Prince Alexandre de Merode, head of the IOC's medical commission, confirmed to me that "the Americans had five athletes who were coming to Seoul having failed drug tests. Two of them went on to win medals."

Prince de Merode and Ljungqvist had held a meeting with Robert Voy, then head of the anti-doping program at USATF. Ljungqvist said: "The meeting took place before the Games, before Ben Johnson. We decided that in future all labs that conduct tests must report those tests both to the national federations and to the IAAF. The labs do not have the names, only numbers attached to samples. The national associations have the names and they must tell us who the athletes are, so that we can suspend them until the appeal procedure is over. But though all other national associations follow this procedure, the Americans do not."
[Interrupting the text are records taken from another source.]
This is an optimization exercise on Yosys and OpenROAD, whose aim is small area, not a production implementation.
Function was checked by simulation only, so behaviour that the tests miss may differ from the original.
The clock port is modelled as an ideal driver; clocking choices that lean on that would not hold on a real chip.
Power figures rest on the tool's default switching activity, not on a simulated workload.

File: flow/flow/run.sh
#!/bin/bash
# Own layout flow: the standard flow (standard.sh, ORFS) with these changes:
#  - synthesis maps the logic with an area-oriented ABC script (flow/area.abc)
#    and leaves adders to ABC instead of extracting half/full adder cells;
#    registers, their names and cell types are the standard synthesis's
#    (ABC maps only combinational logic); no pass-through output buffers;
#  - port buffers are buf_1 cells, and repair buffers the smaller sizes
#    (flow/small_bufs.tcl);
#  - clock tree synthesis uses clkbuf_8 cells on clusters of at most 18
#    flip-flops within 60 um, and no dummy loads;
#  - after clock tree synthesis, cells off the critical paths are downsized
#    (flow/recover.tcl).
# make's output goes to flow.log here; ORFS keeps each step's log under orfs/logs.
set -euo pipefail
W=$PWD
{
	echo "proc abc {args} { set i [lsearch \$args -script]; lset args [expr {\$i + 1}] $W/flow/area.abc; yosys abc {*}\$args }"
	cat synth_recipe.tcl
} > my_synth.tcl
CTS="-sink_clustering_enable -repair_clock_nets -dont_use_dummy_load -buf_list sky130_fd_sc_hd__clkbuf_8 -tree_buf sky130_fd_sc_hd__clkbuf_4 -root_buf sky130_fd_sc_hd__clkbuf_4 -sink_clustering_size 18 -sink_clustering_max_diameter 60"
sed -e "s#SYNTH_SCRIPT=[^ ]*#SYNTH_SCRIPT=$W/my_synth.tcl ADDER_MAP_FILE= SYNTH_INSBUF=0 'CTS_ARGS=$CTS' 'BUFFER_PORTS_ARGS=-buffer_cell sky130_fd_sc_hd__buf_1' PRE_FLOORPLAN_TCL=$W/flow/small_bufs.tcl PRE_GLOBAL_PLACE_TCL=$W/flow/small_bufs.tcl PRE_RESIZE_TCL=$W/flow/small_bufs.tcl PRE_CTS_TCL=$W/flow/small_bufs.tcl PRE_GLOBAL_ROUTE_TCL=$W/flow/small_bufs.tcl POST_CTS_TCL=$W/flow/recover.tcl#" standard.sh > my_standard.sh
grep -q "my_synth.tcl ADDER_MAP_FILE=" my_standard.sh
bash my_standard.sh finish > flow.log 2>&1
test -s out/final.def
File: flow/flow/area.abc
strash
&get -n
&deepsyn -T 30
&put
dch -f
amap
mfs2
strash
dch -f
amap
topo
File: flow/flow/recover.tcl
# Downsize cells off the critical paths, then legalize again.
estimate_parasitics -placement
repair_timing -recover_power 100
detailed_placement
check_placement -verbose
File: flow/flow/small_bufs.tcl
# Repair buffers: the smaller sizes only.
set_dont_use {sky130_fd_sc_hd__buf_4 sky130_fd_sc_hd__buf_6 sky130_fd_sc_hd__buf_8 sky130_fd_sc_hd__buf_12 sky130_fd_sc_hd__buf_16 sky130_fd_sc_hd__bufbuf_8 sky130_fd_sc_hd__bufbuf_16}
File: flow/standard.sh
#!/bin/bash
# synth_recipe.tcl (not shown) runs the flow's synth.tcl, then flattens the netlist and writes it again
# the make line also repeats each setting of config.mk as NAME=value (left out here)
make -C /OpenROAD-flow-scripts/flow DESIGN_CONFIG=/design/flow/config.mk WORK_HOME=/design/flow/orfs CLKGATE_MAP_FILE= SYNTH_SCRIPT=/design/flow/synth_recipe.tcl "${@:-finish}"
File: flow/config.mk
export PLATFORM = sky130hd
export DESIGN_NAME = top
export DESIGN_NICKNAME = top
export VERILOG_FILES = /design/flow/design.v
export SDC_FILE = /design/flow/constraint.sdc
export NUM_CORES = 4
export LEC_CHECK = 0
export CAP_MARGIN = 20
export CORE_MARGIN = 2
export CORE_UTILIZATION = 60
export GPL_TIMING_DRIVEN = 0
export PLACE_DENSITY = 0.65
export SLEW_MARGIN = 20
File: flow/constraint.sdc
create_clock -name core_clock -period 10.0 [get_ports {clk}]
set_input_delay 2.0000 -clock core_clock [delete_from_list [all_inputs] [get_ports {clk}]]
set_output_delay 2.0000 -clock core_clock [all_outputs]
set_load 0.01 [all_outputs]
File: flow/design.v
module Core (clk, clr, rom_data, sram_data_in, io_owns_sram,
	rom_addr, rom_off, sram_req, we, sram_addr, write_data);
	input clk, clr;
	input [7:0] rom_data;
	input [7:0] sram_data_in;
	input io_owns_sram;
	output reg [17:0] rom_addr;
	output rom_off;           
	output sram_req, we;
	output [18:0] sram_addr;
	output [7:0] write_data;
	parameter LOAD = 5'd9;
	parameter STORE = 5'd10;
	parameter JS = 5'd30;
	parameter INC = 5'd31;
	parameter FETCH1 = 4'd0;
	parameter DECODE1 = 4'd1;
	parameter FETCH2 = 4'd2;
	parameter DECODE2 = 4'd3;
	parameter FETCH3 = 4'd4;
	parameter DECODE3 = 4'd5;
	parameter FETCH4 = 4'd6;
	parameter DECODE4 = 4'd7;
	parameter OPERATION = 4'd8;
	parameter BRANCH = 4'd9;
	parameter LOADSTATE = 4'd10;
	parameter LOADSTATE2 = 4'd11;
	parameter STORESTATE = 4'd12;
	parameter STORESTATE2 = 4'd13;
	reg [3:0] state;
	reg [4:0] OPCODE;
	reg [19:0] immd;
	reg [3:0] index;      
	reg neg_flag, zero_flag;
	reg same;             
	reg seq;              
	reg pc_in_immd;       
	wire fetch = ~state[3] & ~state[0];
	wire low_addr = immd[19:4] == 16'd0;
	wire rom_load = state == LOADSTATE & ~low_addr;
	wire [17:0] pc;
	wire [18:0] pc_c;
	assign pc_c[0] = seq;
	genvar i;
	generate
		for (i = 0; i < 18; i = i + 1) begin : pcinc
			assign pc[i] = rom_addr[i] ^ pc_c[i];
			assign pc_c[i+1] = rom_addr[i] & pc_c[i];
		end
	endgenerate
	wire is_inc = OPCODE == INC;
	wire is_shift = OPCODE[4:1] == 4'b0111;
	wire is_js = OPCODE == JS;
	wire is_mov = ~OPCODE[3] & OPCODE[2:0] == 3'd6;    
	wire is_reg_branch = OPCODE == 5'd7 || OPCODE == 5'd8 || OPCODE == 5'd11 ||
	                     OPCODE == 5'd12 || OPCODE == 5'd13;
	wire hi_from_rom = (OPCODE[4] & ~is_inc) | is_shift;
	wire [18:0] rdata;
	wire [3:0] read_index = (state == DECODE2) ?
		(is_reg_branch ? rom_data[7:4] : (is_inc ? 4'd0 : rom_data[3:0])) :
		(is_mov ? 4'd0 : index);
	wire sub = ~OPCODE[3] & (OPCODE[2:0] == 3'd1 || OPCODE[2:0] == 3'd2);
	wire [18:0] b = immd[18:0] ^ {19{sub}};
	wire [18:0] p = rdata ^ b;
	wire [18:0] g = rdata & b;
	wire [19:0] c;
	assign c[0] = sub | is_inc;
	generate
		for (i = 0; i < 19; i = i + 1) begin : carry
			assign c[i+1] = g[i] | (p[i] & c[i]);
		end
	endgenerate
	wire op_and = ~OPCODE[3] & OPCODE[2:0] == 3'd3;
	wire op_or = ~OPCODE[3] & OPCODE[2:0] == 3'd4;
	wire op_xor = ~OPCODE[3] & OPCODE[2:0] == 3'd5;
	wire [18:0] logic_r = ((p & {19{~op_and}}) | (g & {19{op_and | op_or}})) ^
	                      (c[18:0] & {19{~(op_and | op_or | op_xor)}});
	wire shr = OPCODE[0];
	wire [18:0] rrev, srev;
	wire [18:0] shl_in = shr ? rrev : rdata;
	wire [18:0] shl_out = shl_in << immd[19:16];
	generate
		for (i = 0; i < 19; i = i + 1) begin : rev
			assign rrev[i] = rdata[18-i];
			assign srev[i] = shl_out[18-i];
		end
	endgenerate
	wire [18:0] result = (OPCODE[3] & ~OPCODE[4]) ? (shr ? srev : shl_out) : logic_r;
	wire [7:0] load_byte = pc_in_immd ? rom_data : (io_owns_sram ? 8'd0 : sram_data_in);
	wire reg_we = (state == OPERATION && OPCODE[3:0] != 4'd2) ||
	              (state == BRANCH && is_js) || state == LOADSTATE2;
	wire [18:0] reg_wdata = (state == OPERATION) ? result :
	                        (state == BRANCH) ? {1'b0, pc} : {11'd0, load_byte};
	Register_File _RegisterFile(.clk(clk), .we(reg_we), .read_index(read_index),
		.write_index(index), .write_data(reg_wdata), .read_data(rdata));
	reg taken;
	always @(*) begin
		case (OPCODE)
			5'd7, 5'd28: taken = neg_flag;                   
			5'd8, 5'd29: taken = neg_flag | zero_flag;       
			5'd12, 5'd26: taken = zero_flag;                 
			5'd13, 5'd27: taken = ~zero_flag;                
			default: taken = 1'b1;                           
		endcase
	end
	assign rom_off = ~((~state[3] & state[0]) | (state == LOADSTATE2 & pc_in_immd));
	assign sram_req = (state == LOADSTATE & low_addr) | state == STORESTATE;
	assign we = state == STORESTATE;
	assign sram_addr = immd[18:0];
	assign write_data = rdata[7:0];
	always @(posedge clk or negedge clr) begin
		if (~clr) begin
			state <= FETCH1;
			rom_addr <= 18'd0;
			seq <= 1'b0;
			pc_in_immd <= 1'b0;
		end
		else begin
			seq <= 1'b1;
			if (fetch)
				rom_addr <= pc_in_immd ? immd[17:0] : pc;
			else if (rom_load)
				rom_addr <= immd[17:0];
			if (fetch)
				pc_in_immd <= 1'b0;
			else if (state == BRANCH)
				pc_in_immd <= taken;
			else if (state == LOADSTATE)
				pc_in_immd <= ~low_addr;
			if (fetch)
				state <= state + 1'b1;
			else case (state)
				DECODE1: state <= FETCH2;
				DECODE2: begin
					if (OPCODE == INC || OPCODE <= 5'd6 || is_shift)
						state <= OPERATION;
					else if (OPCODE[4])
						state <= FETCH3;
					else if (OPCODE == LOAD)
						state <= LOADSTATE;
					else if (OPCODE == STORE)
						state <= STORESTATE;
					else
						state <= BRANCH;
				end
				DECODE3: state <= FETCH4;
				DECODE4: begin
					if (OPCODE[3:0] <= 4'd6)
						state <= OPERATION;
					else if (OPCODE[3:0] == 4'd7)
						state <= LOADSTATE;
					else if (OPCODE[3:0] == 4'd8)
						state <= STORESTATE;
					else
						state <= BRANCH;
				end
				LOADSTATE: state <= LOADSTATE2;
				LOADSTATE2: state <= (~pc_in_immd & io_owns_sram) ? LOADSTATE : FETCH1;
				STORESTATE: state <= STORESTATE2;
				STORESTATE2: state <= io_owns_sram ? STORESTATE : FETCH1;
				default: state <= FETCH1;            
			endcase
		end
	end
	always @(posedge clk) begin
		case (state)
			DECODE1: OPCODE <= rom_data[7:3];
			DECODE2: begin
				index <= is_js ? 4'd3 : rom_data[7:4];
				same <= ~OPCODE[4] & (rom_data[7:4] == rom_data[3:0]);
				immd[19] <= hi_from_rom & rom_data[3];
				immd[18:16] <= hi_from_rom ? rom_data[2:0] : rdata[18:16];
				immd[15:0] <= rdata[15:0];
			end
			DECODE3: immd[15:8] <= rom_data;
			DECODE4: immd[7:0] <= rom_data;
			OPERATION: begin
				zero_flag <= result == 19'd0;
				neg_flag <= result[18];
			end
			LOADSTATE: begin
				if (~low_addr)
					immd[17:0] <= pc;               
			end
			LOADSTATE2: if (same & ~pc_in_immd) immd[3:0] <= 4'd0;
			default: ;
		endcase
	end
endmodule
module Register_File (clk, we, read_index, write_index, write_data, read_data);
	input clk, we;
	input [3:0] read_index, write_index;
	input [18:0] write_data;
	output reg [18:0] read_data;
	reg [18:0] r [1:15];
	genvar k;
	generate
		for (k = 1; k < 16; k = k + 1) begin : regs
			if (k >= 3 && k <= 5) begin : wide
				always @(posedge clk)
					if (we && write_index == k)
						r[k] <= write_data;
			end
			else begin : narrow
				always @(posedge clk)
					if (we && write_index == k)
						r[k][15:0] <= write_data[15:0];
			end
		end
	endgenerate
	always @(*) begin
		read_data = 19'd0;
		case (read_index)
			4'd1: read_data[15:0] = r[1][15:0];
			4'd2: read_data[15:0] = r[2][15:0];
			4'd3: read_data = r[3];
			4'd4: read_data = r[4];
			4'd5: read_data = r[5];
			4'd6: read_data[15:0] = r[6][15:0];
			4'd7: read_data[15:0] = r[7][15:0];
			4'd8: read_data[15:0] = r[8][15:0];
			4'd9: read_data[15:0] = r[9][15:0];
			4'd10: read_data[15:0] = r[10][15:0];
			4'd11: read_data[15:0] = r[11][15:0];
			4'd12: read_data[15:0] = r[12][15:0];
			4'd13: read_data[15:0] = r[13][15:0];
			4'd14: read_data[15:0] = r[14][15:0];
			4'd15: read_data[15:0] = r[15][15:0];
			default: read_data = 19'd0;
		endcase
	end
endmodule
module IOController (clk, clr, button, mem_data, req, we, addr, write_data, LED,
	audio_req, audio_addr, audio_done, start, stop_len);
	input clk, clr;
	input [7:0] button;
	input [7:0] mem_data;
	output req, we;
	output [18:0] addr;
	output [7:0] write_data;
	output LED;
	input audio_req;
	input [18:0] audio_addr;
	input audio_done;        
	output start;
	output reg [7:0] stop_len;
	parameter IDLE = 4'd0;
	parameter BUTTON6 = 4'd7;
	parameter BUTTON7 = 4'd8;
	parameter WAITCORE = 4'd9;
	parameter GETPOSITION = 4'd10;
	parameter STARTAUDIO = 4'd11;
	parameter WAITAUDIO = 4'd12;
	parameter ENDAUDIO = 4'd13;
	reg [3:0] state;
	reg [9:0] counter;       
	reg but8;
	wire [9:0] counter_inc;
	wire [10:0] cc;
	assign cc[0] = state == WAITCORE;
	genvar i;
	generate
		for (i = 0; i < 10; i = i + 1) begin : cinc
			assign counter_inc[i] = counter[i] ^ cc[i];
			assign cc[i+1] = counter[i] & cc[i];
		end
	endgenerate
	wire s_button = (state != IDLE) & (~state[3] | state == BUTTON7);
	wire s_waitcore = state == WAITCORE;
	wire s_getpos = state == GETPOSITION;
	wire s_waitaudio = state == WAITAUDIO;
	assign we = s_button;
	assign write_data = {5'd0, state[2:1], state[3] ? ~but8 : state[0]};
	assign req = s_button | s_getpos | (s_waitaudio & audio_req) | (s_waitcore & counter == 10'd0);
	assign addr = s_waitaudio ? audio_addr : {17'd0, state == BUTTON7, s_getpos};
	assign LED = s_waitcore;
	assign start = state == STARTAUDIO;
	always @(posedge clk or negedge clr) begin
		if (~clr) begin
			state <= IDLE;
			counter <= 10'd0;
			but8 <= 1'b0;
			stop_len <= 8'd0;
		end
		else begin
			counter <= counter_inc & {10{state != BUTTON6}};
			but8 <= but8 ^ (state == BUTTON7);
			case (state)
				IDLE: begin
					if (button[0]) state <= 4'd1;
					else if (button[1]) state <= 4'd2;
					else if (button[2]) state <= 4'd3;
					else if (button[3]) state <= 4'd4;
					else if (button[4]) state <= 4'd5;
					else if (button[5]) state <= 4'd6;
					else if (button[6]) state <= 4'd7;
					else if (button[7]) state <= BUTTON7;
				end
				BUTTON6: state <= GETPOSITION;
				BUTTON7: state <= IDLE;
				WAITCORE: state <= IDLE;
				GETPOSITION: state <= STARTAUDIO;
				STARTAUDIO: begin
					state <= WAITAUDIO;
					stop_len <= mem_data;
				end
				ENDAUDIO: state <= IDLE;
				WAITAUDIO: begin
					if (audio_done)
						state <= ENDAUDIO;
				end
				default: state <= WAITCORE;  
			endcase
		end
	end
endmodule
module MemoryController (clk, clr, sram_we, sram_addr, sram_data_in, sram_data_out, EN,
	core_sram_req, core_we, core_sram_addr, core_write_data,
	IO_req, IO_we, IO_addr, IO_write_data, IO_data, IO_ready);
	input clk, clr;
	output reg sram_we;
	output reg [18:0] sram_addr;
	input [7:0] sram_data_in;
	output reg [7:0] sram_data_out;
	output EN;
	input core_sram_req, core_we;
	input [18:0] core_sram_addr;
	input [7:0] core_write_data;
	input IO_req, IO_we;
	input [18:0] IO_addr;
	input [7:0] IO_write_data;
	output [7:0] IO_data;
	output IO_ready;
	reg own_io;           
	assign EN = ~sram_we;
	assign IO_ready = own_io;
	assign IO_data = (own_io & sram_we) ? sram_data_in : 8'd0;
	always @(posedge clk or negedge clr) begin
		if (~clr) begin
			own_io <= 1'b0;
			sram_we <= 1'b1;
			sram_addr <= 19'd0;
			sram_data_out <= 8'd0;
		end
		else begin
			own_io <= IO_req;
			if (IO_req) begin
				sram_addr <= IO_addr;
				sram_we <= ~IO_we;
				if (IO_we)
					sram_data_out <= IO_write_data;
			end
			else if (core_sram_req) begin
				sram_addr <= core_sram_addr;
				sram_we <= ~core_we;
				if (core_we)
					sram_data_out <= core_write_data;
			end
		end
	end
endmodule
module audioController (clk, clr, mem_data, data_ready, start, stop_len, addr, req, done, data);
	input clk, clr;
	input [7:0] mem_data;
	input data_ready;
	input start;
	input [7:0] stop_len;
	output reg [18:0] addr;
	output req;
	output done;
	output reg data;
	reg [7:0] len;           
	reg [2:0] bitCounter;
	reg [6:0] counter;
	reg [7:0] data_saved;
	wire [9:0] a3 = {2'd0, len};
	wire [9:0] b3 = {1'b0, len, 1'b0};
	wire [9:0] len3;
	wire [10:0] c3;
	assign c3[0] = 1'b0;
	wire [11:0] a4 = {len[4:0], 7'd0};
	wire [11:0] b4 = {2'd0, len3};
	wire [11:0] endpos;
	wire [12:0] bw;
	assign bw[0] = 1'b0;
	genvar i;
	generate
		for (i = 0; i < 10; i = i + 1) begin : times3
			assign len3[i] = a3[i] ^ b3[i] ^ c3[i];
			assign c3[i+1] = (a3[i] & b3[i]) | (c3[i] & (a3[i] ^ b3[i]));
		end
		for (i = 0; i < 12; i = i + 1) begin : minus
			assign endpos[i] = a4[i] ^ b4[i] ^ bw[i];
			assign bw[i+1] = (~a4[i] & b4[i]) | (bw[i] & ~(a4[i] ^ b4[i]));
		end
	endgenerate
	wire [12:0] gt;
	assign gt[0] = |addr[6:0];
	generate
		for (i = 0; i < 12; i = i + 1) begin : cmp
			assign gt[i+1] = (addr[i+7] & ~endpos[i]) | (~(addr[i+7] ^ endpos[i]) & gt[i]);
		end
	endgenerate
	wire active = ~gt[12];
	wire [7:0] sample = data_ready ? mem_data : data_saved;
	wire run = ~start & active;
	wire bit_end = run & counter == 7'd78;
	wire [19:0] ac;
	wire [7:0] cc;
	assign ac[0] = bit_end & bitCounter == 3'd7;
	assign cc[0] = run;
	wire [18:0] addr_inc;
	wire [6:0] counter_inc;
	generate
		for (i = 0; i < 19; i = i + 1) begin : ainc
			assign addr_inc[i] = addr[i] ^ ac[i];
			assign ac[i+1] = addr[i] & ac[i];
		end
		for (i = 0; i < 7; i = i + 1) begin : cinc
			assign counter_inc[i] = counter[i] ^ cc[i];
			assign cc[i+1] = counter[i] & cc[i];
		end
	endgenerate
	assign req = (bitCounter == 3'd0) & active;
	always @(posedge clk or negedge clr) begin
		if (~clr) begin
			counter <= 7'd0;
			addr <= 19'd0;
			bitCounter <= 3'd0;
			len <= 8'd0;
			data <= 1'b0;
			data_saved <= 8'd0;
		end
		else begin
			addr <= addr_inc & {19{~start}};
			counter <= counter_inc & {7{~bit_end}};
			bitCounter <= bitCounter + bit_end;
			if (start)
				len <= stop_len;
			if (run)
				data_saved <= sample;
			if (bit_end)
				data <= sample[bitCounter];
		end
	end
	assign done = ~active;
endmodule
module top (input clk,
			input clr,
			input[7:0] sram_data_in,
			input[7:0] rom_data,
			output sram_we,
			output[18:0] sram_addr,
			output[7:0] sram_data_out,
			output rom_oe,
			output rom_ce,
			output[17:0] rom_addr,
			output EN,
			output LED,
			output sram_oe,
			output sram_ce,
			output sram_NC,
			output rom_pgm,
			output audio_stop,
			output audio_gain,
			output audio_NC,
			output audio_data,
			input[7:0] buttons
			);
	assign sram_oe = 1'b0;
	assign sram_ce = 1'b0;
	assign sram_NC = 1'b1;
	assign rom_pgm = 1'b1;
	assign audio_stop = 1'b0;
	assign audio_gain = 1'b0;
	assign audio_NC = 1'b0;
	assign rom_oe = rom_off;
	assign rom_ce = rom_off;
	wire core_sram_req, core_we, rom_off;
	wire [18:0] core_sram_addr;
	wire [7:0] core_write_data;
	wire IO_req, IO_we, IO_ready;
	wire [18:0] IO_addr;
	wire [7:0] IO_write_data, IO_data;
	wire start, audio_req, audio_done;
	wire [7:0] stop_len;
	wire [18:0] audio_addr;
	Core _Core(.clk(clk), .clr(clr),
		.rom_data(rom_data), .sram_data_in(sram_data_in), .io_owns_sram(IO_ready),
		.rom_addr(rom_addr), .rom_off(rom_off),
		.sram_req(core_sram_req), .we(core_we), .sram_addr(core_sram_addr),
		.write_data(core_write_data));
	MemoryController _MemoryController(.clk(clk), .clr(clr),
		.sram_we(sram_we), .sram_addr(sram_addr), .sram_data_in(sram_data_in),
		.sram_data_out(sram_data_out), .EN(EN),
		.core_sram_req(core_sram_req), .core_we(core_we), .core_sram_addr(core_sram_addr),
		.core_write_data(core_write_data),
		.IO_req(IO_req), .IO_we(IO_we), .IO_addr(IO_addr), .IO_write_data(IO_write_data),
		.IO_data(IO_data), .IO_ready(IO_ready));
	IOController _IOController(.clk(clk), .clr(clr), .button(buttons),
		.mem_data(IO_data), .req(IO_req), .we(IO_we), .addr(IO_addr),
		.write_data(IO_write_data), .LED(LED),
		.audio_req(audio_req), .audio_addr(audio_addr), .audio_done(audio_done),
		.start(start), .stop_len(stop_len));
	audioController _audioController(.clk(clk), .clr(clr),
		.mem_data(IO_data), .data_ready(IO_ready), .start(start), .stop_len(stop_len),
		.addr(audio_addr), .req(audio_req), .done(audio_done), .data(audio_data));
endmodule
==> flow_summary.json, run 1 <==
{
  "dp_hpwl_um": 41400,
  "synthCells": 1682,
  "synth_area_per_cell_um2": 10.9,
  "drcViolationCount": 0,
  "worstMarginPinSlew_ps": 1180,
  "start_kind": "register",
  "min_to": "_audioController.counter[6]",
  "synthMuxAreaShare_pct": 0,
  "first_iter_violations": 2050,
  "ys.flop_type": "edfxtp_1",
  "holdPathStages": 1,
  "relSlewSlack_pct": 21.2,
  "grt_overflow": 0,
  "drt_first_pass_iters": 9,
  "drv_cap": 0,
  "yosys-top-cells-area": "edfxtp_1 (46%), dfrtp_1 (16%), nor2_1 (4.4%), o21ai_0 (3.8%), o22ai_1 (3.4%)",
  "synth_top_area_cell": "edfxtp_1",
  "clock-sinks": 403,
  "setup_viol": 0,
  "p_total_uw": 6810,
  "max_freq_mhz": 108,
  "yosysWarnings": 6,
  "synthSimpleGateAreaFrac_pct": 12.2,
  "criticalPathCategory": "reg2reg",
  "routed_wl_um": 57900,
  "grt_max_degree": 32,
  "start_util_pct": 60.5,
  "critPathMaxFanout": 9,
  "syn2layout_area_growth_pct": 10.4,
  "min-delay-start": "_audioController.counter[6]",
  "ff2ff_setup_slack_ps": 710,
  "cts_tree": "built",
  "yosysUniqueCellTypes": 50,
  "crit_top_cell": "a22oi_1",
  "insertion_delay_ps": 750,
  "synth.most_common_cell": "edfxtp_1",
  "synthTopCellsByCount": "edfxtp_1 (281), nor2_1 (214), clkinv_1 (162)",
  "io_pins": 84,
  "timing.final.crit_period_ps": 9290,
  "cp.required_ps": 10500,
  "nNetsFinal": 1892,
  "rows": 64,
  "ys_seq_area_share_pct": 62.4,
  "clkTransAtPathRegs_ps": 70,
  "hold_viol": 0,
  "grt_use_total_pct": 35.9,
  "setup_slack_ps": 709,
  "outcome": "finished clean",
  "slew_viol_final": 0,
  "hold_path_class": "reg2reg",
  "die_y_um": 179,
  "post_drt_via_cell_ratio": 6.84,
  "dpl_worst_slack_ps": -1350,
  "syn_area_um2": 18400,
  "wire_per_inst_um": 25.6,
  "finalWeightedCongestion": 0.961,
  "finClkSkew_ps": 140,
  "ant_nets": 0,
  "post-route-util_pct": 66.8,
  "cp_slowest_cell": "dfrtp_1",
  "synthAdderAreaFrac_pct": 0,
  "grt_first_pass_wirelength_um": 85100,
  "ys_seq_elements": 403,
  "die_area_um2": 32100,
  "rr_endpoint": "_Core.zero_flag",
  "cp_data_arrival_time_ps": 9790,
  "synth_xor_area_share_pct": 0,
  "via_count": 15474,
  "die_w_um": 179,
  "drive_above_1_share_pct": 7.24,
  "ir_worst_vdd_mv": 0.189,
  "synth_compound_area_share_pct": 22.0,
  "fp.coreArea_um2": 30400,
  "rr_startpoint": "_Core.state[0]",
  "end_kind": "register",
  "whs_ps": 495,
  "synth_enable_flop_cells": 281,
  "p_leak_uw": 0.00689,
  "grt_pass1_vias": 14564,
  "ff2ff_path_depth": 39,
  "synth_top_family_by_area": "compound AO/OA/AOI/OAI gates",
  "critPathMaxStageDelay_ps": 520,
  "antenna_found_initial": 1,
  "synthArstFlopShare_pct": 30.3,
  "power_per_cell_area_nw_per_um2": 335,
  "io_buffers": 76,
  "synth_top_area_share_pct": 45.8,
  "period_share_pct": 92.9
}
[cell families after synthesis]
kind of cell,after synthesis
compound gates,599
simple gates,516
flops,403
buf+inv,162
other cells,2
The British also do not tell the IAAF until the appeal procedure is over but Ljungqvist drew a sharp distinction between the two approaches. "The British do not give us the full details until the process is over," he said. "But then they give is all the details. I've had discussions with David Hemery in Sydney and he's an extremely honest man, concerned to protect the athletes. I would like the British to change but they report properly to us, they co-operate - USATF do not."

McCaffrey's letter puts pressure on the Americans to come clean but it may have come too late to remove the cloud of suspicion over the American track and field team. It has now emerged that Hunter, husband of American 100 metres gold medallist Marion Jones, failed four tests in all, two of them out of competition before the Milan Grand Prix and just before the Bislett Games in Oslo, then in competition tests in Oslo and Zurich. Hunter, who held a televised press conference, tearfully protested that he was innocent while Jones, who runs in the 200m today, sat next to him in support. Hunter claimed to have taken the same nutritional supplement as Linford Christie and Merlene Ottey, both of whom tested positive for nandrolone.

On Monday, after Hunter had been exposed, the IAAF summoned Craig Masback, the chief executive of USATF and Bob Hersh, a member of the IAAF Council, to a Sydney hotel and the Americans agreed to give details of athletes who had failed tests but had been exonerated, but they insisted that under American law they could not disclose the athletes' names. "The American system needs to be changed," said Ljung- qvist. "If you hide the truth it will feed suspicion."
v The controversy extended beyond the Americans when it emerged that the IOC's much-touted EPO tests had hit technical problems in analysing blood samples. So far, despite three weeks of testing for EPO, there have been no positives, the positives at these Games coming from urine tests.

Prince de Merode told me: "We have had some difficulties with the substances needed to analyse the blood. But the system is now working and, who knows, we may get some EPO positives before the Games are over."